Tag Archives: Narratives

How to do an ending

3 Sep

It’s occurred to me many times as I’ve watched quality television drama, how few script writers manage a good ending.

I’m thinking specifically of the ABC TV drama Broadchurch, a series that finished last week.  It was pretty good I thought, and I hadn’t picked the villain. That revelation was an unpleasant shock (Oh, no! No! I cried) which I won’t reveal, in case anyone is planning to watch the DVD.

However, after the critical denouement, things went south fairly rapidly, sinking into a swamp of sentimentality that left me irritated and offended. It was as if the script writers didn’t quite know what to do next, and settled on an unrealistic coming together of an intolerably fractured community as their nod to catharsis.
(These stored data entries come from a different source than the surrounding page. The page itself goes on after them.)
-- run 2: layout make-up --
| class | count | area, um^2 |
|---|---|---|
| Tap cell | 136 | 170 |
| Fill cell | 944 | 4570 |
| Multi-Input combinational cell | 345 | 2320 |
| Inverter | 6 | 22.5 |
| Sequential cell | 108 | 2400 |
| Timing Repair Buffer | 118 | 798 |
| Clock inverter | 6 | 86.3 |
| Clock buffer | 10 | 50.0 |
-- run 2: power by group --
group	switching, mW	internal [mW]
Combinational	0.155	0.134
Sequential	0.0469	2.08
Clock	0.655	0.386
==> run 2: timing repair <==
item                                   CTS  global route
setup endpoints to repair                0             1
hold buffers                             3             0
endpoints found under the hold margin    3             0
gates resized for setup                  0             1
File: src/tcm_consts.svh
`ifndef TCM_CONSTS_SVH
`define TCM_CONSTS_SVH
`define TCM_ADDR_MODE 8'h89
`define TCM_ADDR_CTRL 8'h88
`define TCM_ADDR_LO0 8'h8a
`define TCM_ADDR_LO1 8'h8b
`define TCM_ADDR_HI0 8'h8c
`define TCM_ADDR_HI1 8'h8d
`define TCM_MODE_RST 8'h00
`define TCM_CTRL_RST 8'h00
`define TCM_CNT_RST 8'h00
`define TCM_GATE1_BIT 7
`define TCM_CT1_BIT 6
`define TCM_MODE1_HI 5
`define TCM_MODE1_LO 4
`define TCM_GATE0_BIT 3
`define TCM_CT0_BIT 2
`define TCM_MODE0_HI 1
`define TCM_MODE0_LO 0
`define TCM_OVF1_BIT 7
`define TCM_RUN1_BIT 6
`define TCM_OVF0_BIT 5
`define TCM_RUN0_BIT 4
`define TCM_PRESC_MAX 5'h1f
`define TCM_BYTE_MAX 8'hff
`endif

File: src/tcm_pkg.sv
`default_nettype none
package tcm_pkg;
  typedef enum logic [1:0] {
    TCM_MODE_PRESC = 2'h0,
    TCM_MODE_WIDE = 2'h1,
    TCM_MODE_RELOAD = 2'h2,
    TCM_MODE_SPLIT = 2'h3
  } tcm_mode_t;
endpackage
`default_nettype wire

File: src/tcm_edge_detect.sv
`default_nettype none
// one-cycle pulse when the pin goes high in one sample and low in the next
module tcm_edge_detect (
  input wire logic clk,
  input wire logic rst_n,
  input wire logic ce,
  input wire logic pin,
  output logic fall
);
  logic prev_q;
  always_ff @(posedge clk or negedge rst_n) begin
    if (!rst_n) begin
      prev_q <= 1'b0;
    end else if (ce) begin
      prev_q <= pin;
    end
  end
  assign fall = prev_q & ~pin;
endmodule
`default_nettype wire

File: src/tcm_timer01.sv
`default_nettype none
`include "tcm_consts.svh"
// Summary of operation
// - each timer is a high and a low byte, forming a 16-bit counter in mode 01
// - timer operation advances the count once per clock
// - counter operation counts a high sample followed by a low sample on the event pin
// - edge detection spans two clocks, so counting is at most half the clock rate
// - mode bit 7 set makes timer 1 need its gate pin high plus run bit
// - mode bit 6 selects timer 1 source: event pin falls or clock
// - timer 1 mode field in bits 5:4; value 11 stops timer 1
// - mode 00: high byte counts, low byte is a 5-bit prescaler
// - mode 01: both bytes cascade as one 16-bit counter
// - mode 10: low byte counts and reloads from high byte on overflow
// - mode bit 3 set makes timer 0 need its gate pin high plus run bit
// - mode register at 89h resets to zero, written as a whole byte
// - mode bit 2 selects timer 0 source: event pin falls or clock
// - timer 0 mode 11: low byte under timer 0 controls, high byte under timer 1 run bit only
// - overflow sets a flag; interrupt vectoring clears it
// - each timer counts only while its run bit is set; timer 0 high byte in mode 11 uses the timer 1 run bit
module tcm_timer01 (
  input wire logic REF_CLK,
  input wire logic RST_N,
  input wire logic CE,
  input wire logic [7:0] SFR_ADDR,
  input wire logic [7:0] SFR_WDATA,
  input wire logic SFR_WE,
  output logic [7:0] SFR_RDATA,
  output logic SFR_HIT,
  input wire logic EVENT_PIN_ZERO,
  input wire logic EVENT_PIN_ONE,
  input wire logic GATE_PIN_ZERO,
  input wire logic GATE_PIN_ONE,
  input wire logic VECTOR_ACK_ZERO,
  input wire logic VECTOR_ACK_ONE,
  output logic OVERFLOW_FLAG_ZERO,
  output logic OVERFLOW_FLAG_ONE,
  output tcm_pkg::tcm_mode_t MODE_ZERO,
  output tcm_pkg::tcm_mode_t MODE_ONE
);
  import tcm_pkg::*;

  logic rst_meta_q, rst_sync_q;
  logic [7:0] mode_q, ctrl_q, lo0_q, hi0_q, lo1_q, hi1_q;
  logic [7:0] lo0_d, hi0_d, lo1_d, hi1_d;
  logic [7:0] rdata_q;
  logic fall0, fall1;

  always_ff @(posedge REF_CLK or negedge RST_N) begin
    if (!RST_N) begin
      rst_meta_q <= 1'b0;
      rst_sync_q <= 1'b0;
    end else begin
      rst_meta_q <= 1'b1;
      rst_sync_q <= rst_meta_q;
    end
  end

  tcm_edge_detect u_edge0 (
    .clk(REF_CLK),
    .rst_n(rst_sync_q),
    .ce(CE),
    .pin(EVENT_PIN_ZERO),
    .fall(fall0)
  );
  tcm_edge_detect u_edge1 (
    .clk(REF_CLK),
    .rst_n(rst_sync_q),
    .ce(CE),
    .pin(EVENT_PIN_ONE),
    .fall(fall1)
  );

  // register decode
  wire wr_mode = SFR_WE & (SFR_ADDR == `TCM_ADDR_MODE);
  wire wr_ctrl = SFR_WE & (SFR_ADDR == `TCM_ADDR_CTRL);
  wire wr_lo0 = SFR_WE & (SFR_ADDR == `TCM_ADDR_LO0);
  wire wr_hi0 = SFR_WE & (SFR_ADDR == `TCM_ADDR_HI0);
  wire wr_lo1 = SFR_WE & (SFR_ADDR == `TCM_ADDR_LO1);
  wire wr_hi1 = SFR_WE & (SFR_ADDR == `TCM_ADDR_HI1);
  wire hit = (SFR_ADDR == `TCM_ADDR_MODE) | (SFR_ADDR == `TCM_ADDR_CTRL) | (SFR_ADDR == `TCM_ADDR_LO0) |
             (SFR_ADDR == `TCM_ADDR_HI0) | (SFR_ADDR == `TCM_ADDR_LO1) | (SFR_ADDR == `TCM_ADDR_HI1);

  wire tcm_mode_t mode0 = tcm_mode_t'(mode_q[`TCM_MODE0_HI:`TCM_MODE0_LO]);
  wire tcm_mode_t mode1 = tcm_mode_t'(mode_q[`TCM_MODE1_HI:`TCM_MODE1_LO]);
  wire run0 = ctrl_q[`TCM_RUN0_BIT];
  wire run1 = ctrl_q[`TCM_RUN1_BIT];

  // gate pin only matters when gating is selected
  wire en0 = run0 & (~mode_q[`TCM_GATE0_BIT] | GATE_PIN_ZERO);
  wire en1 = run1 & (~mode_q[`TCM_GATE1_BIT] | GATE_PIN_ONE);
  wire tick0 = mode_q[`TCM_CT0_BIT] ? fall0 : 1'b1;
  wire tick1 = mode_q[`TCM_CT1_BIT] ? fall1 : 1'b1;
  wire inc0 = CE & en0 & tick0;
  wire split0 = (mode0 == TCM_MODE_SPLIT);
  // in split mode timer 1 shares its run bit with the high byte of timer 0 and keeps counting under it
  wire inc1 = CE & en1 & tick1 & (mode1 != TCM_MODE_SPLIT);
  wire inc0_hi_split = CE & run1;

  logic ovf0, ovf1, ovf1_split;

  // timer 0 next state
  always_comb begin
    lo0_d = lo0_q;
    hi0_d = hi0_q;
    ovf0 = 1'b0;
    ovf1_split = 1'b0;
    if (inc0) begin
      unique case (mode0)
        TCM_MODE_PRESC: begin
          lo0_d = {lo0_q[7:5], lo0_q[4:0] + 5'h01};
          if (lo0_q[4:0] == `TCM_PRESC_MAX) begin
            hi0_d = hi0_q + 8'h01;
            ovf0 = (hi0_q == `TCM_BYTE_MAX);
          end
        end
        TCM_MODE_WIDE: begin
          {hi0_d, lo0_d} = {hi0_q, lo0_q} + 16'h0001;
          ovf0 = ({hi0_q, lo0_q} == {`TCM_BYTE_MAX, `TCM_BYTE_MAX});
        end
        TCM_MODE_RELOAD: begin
          ovf0 = (lo0_q == `TCM_BYTE_MAX);
          lo0_d = ovf0 ? hi0_q : lo0_q + 8'h01;
        end
        TCM_MODE_SPLIT: begin
          lo0_d = lo0_q + 8'h01;
          ovf0 = (lo0_q == `TCM_BYTE_MAX);
        end
      endcase
    end
    // split high byte is a plain timer under timer 1 run bit, flags timer 1
    if (split0 && inc0_hi_split) begin
      hi0_d = hi0_q + 8'h01;
      ovf1_split = (hi0_q == `TCM_BYTE_MAX);
    end
    if (wr_lo0) begin
      lo0_d = SFR_WDATA;
    end
    if (wr_hi0) begin
      hi0_d = SFR_WDATA;
    end
  end

  // timer 1 next state; split value stops it as in mode 11
  always_comb begin
    lo1_d = lo1_q;
    hi1_d = hi1_q;
    ovf1 = 1'b0;
    if (inc1) begin
      unique case (mode1)
        TCM_MODE_PRESC: begin
          lo1_d = {lo1_q[7:5], lo1_q[4:0] + 5'h01};
          if (lo1_q[4:0] == `TCM_PRESC_MAX) begin
            hi1_d = hi1_q + 8'h01;
            ovf1 = (hi1_q == `TCM_BYTE_MAX);
          end
        end
        TCM_MODE_WIDE: begin
          {hi1_d, lo1_d} = {hi1_q, lo1_q} + 16'h0001;
          ovf1 = ({hi1_q, lo1_q} == {`TCM_BYTE_MAX, `TCM_BYTE_MAX});
        end
        TCM_MODE_RELOAD: begin
          ovf1 = (lo1_q == `TCM_BYTE_MAX);
          lo1_d = ovf1 ? hi1_q : lo1_q + 8'h01;
        end
        TCM_MODE_SPLIT: begin
          ovf1 = 1'b0;
        end
      endcase
    end
    if (wr_lo1) begin
      lo1_d = SFR_WDATA;
    end
    if (wr_hi1) begin
      hi1_d = SFR_WDATA;
    end
  end

  // flags: hardware set wins over both software write and vector clear
  wire set_f0 = ovf0;
  wire set_f1 = ovf1 | ovf1_split;
  wire f0_keep = wr_ctrl ? SFR_WDATA[`TCM_OVF0_BIT] : ctrl_q[`TCM_OVF0_BIT];
  wire f1_keep = wr_ctrl ? SFR_WDATA[`TCM_OVF1_BIT] : ctrl_q[`TCM_OVF1_BIT];
  wire f0_d = set_f0 | (f0_keep & ~(CE & VECTOR_ACK_ZERO));
  wire f1_d = set_f1 | (f1_keep & ~(CE & VECTOR_ACK_ONE));
  wire [7:0] ctrl_base = wr_ctrl ? SFR_WDATA : ctrl_q;
  wire [7:0] ctrl_d = {f1_d, ctrl_base[`TCM_RUN1_BIT], f0_d, ctrl_base[`TCM_RUN0_BIT:0]};

  wire [7:0] rdata_d = (SFR_ADDR == `TCM_ADDR_MODE) ? mode_q :
                       (SFR_ADDR == `TCM_ADDR_CTRL) ? ctrl_q :
                       (SFR_ADDR == `TCM_ADDR_LO0) ? lo0_q :
                       (SFR_ADDR == `TCM_ADDR_HI0) ? hi0_q :
                       (SFR_ADDR == `TCM_ADDR_LO1) ? lo1_q :
                       (SFR_ADDR == `TCM_ADDR_HI1) ? hi1_q : 8'h00;

  always_ff @(posedge REF_CLK or negedge rst_sync_q) begin
    if (!rst_sync_q) begin
      mode_q <= `TCM_MODE_RST;
      ctrl_q <= `TCM_CTRL_RST;
      lo0_q <= `TCM_CNT_RST;
      hi0_q <= `TCM_CNT_RST;
      lo1_q <= `TCM_CNT_RST;
      hi1_q <= `TCM_CNT_RST;
      rdata_q <= 8'h00;
    end else if (CE) begin
      if (wr_mode) begin
        mode_q <= SFR_WDATA;
      end
      ctrl_q <= ctrl_d;
      lo0_q <= lo0_d;
      hi0_q <= hi0_d;
      lo1_q <= lo1_d;
      hi1_q <= hi1_d;
      rdata_q <= rdata_d;
    end
  end

  assign SFR_RDATA = rdata_q;
  assign SFR_HIT = hit;
  assign OVERFLOW_FLAG_ZERO = ctrl_q[`TCM_OVF0_BIT];
  assign OVERFLOW_FLAG_ONE = ctrl_q[`TCM_OVF1_BIT];
  assign MODE_ZERO = mode0;
  assign MODE_ONE = mode1;
endmodule
`default_nettype wire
Obviously they felt compelled to attempt a resolution, in a situation in which such a thing would take decades to achieve, if ever.

The final scenes worked as an exposition of the kind of overwhelming public emotion experienced after a catastrophic event, the short-lived euphoria of  an intense and temporarily bonding experience. But it told me nothing about the morning after when everyone woke up to find themselves inescapably trudging through daily life in a bell jar of emotions, most of them necessarily dark.

The other ending that comes to mind is that of The Sopranos. No easy resolution for these scriptwriters: the Soprano family are seated in a cafe, Tony looks up, and everything goes black. What the fuck? I yelled. Then I thought we’d lost our power. However, I count this as one of the finest endings I’ve ever seen. Not even the merest nod to catharsis, bugger audience desire for resolution, everything just went black so figure it out for yourself.

My interpretation was that we were offered Tony’s perspective as his life abruptly and unexpectedly ended.

Of course, everything has definitely gone black now, with the recent death of James Gandolfini, who played Tony. There can be no change of plans and further episodes. It is ended.

Endings are rarely easy. The lovely innocence of Aristotle in Poetics, in which he declares his belief in a beginning, a middle and a cathartic end, seems in 2013 to belong with fairy tales and Hollywood, though in the latter case, innocence is long-lost. The ending has to be happy in Hollywood because that’s what brings in the money. There’s also an infuriating rush to resolution in most media: after the most horrific events, people are urged to seek “closure” and “move on” with what seems to me a most unseemly haste. Grief has its own unpredictable timeline, and Freud referred to the “labour” of mourning, implying the hard slog of it. If you’ve lost a sentient being under any circumstances, you’ll know the rewards of  “closure” and “moving on” have to be earned and they don’t come easy. And they aren’t the only losses some of us have to grieve: loss of health, body parts, hopes and ambitions unrealised. Sorrow is, to varying degrees, an inescapable aspect of human life, so why there is such emphasis on hastily tidying up the dark and difficult with such lack of due respect, is a mystery to me.

“I can’t believe it, I can’t believe I’m alive,” snarls Bob Dylan, in one of his many angrily grieving lyrics written for some woman who’s abandoned him, “but without you it doesn’t feel right…”

It doesn’t feel right. It doesn’t feel the same. Something has irrevocably changed. That’s endings for you. And that’s what I want the scriptwriters to show me. Bugger the confected catharsis.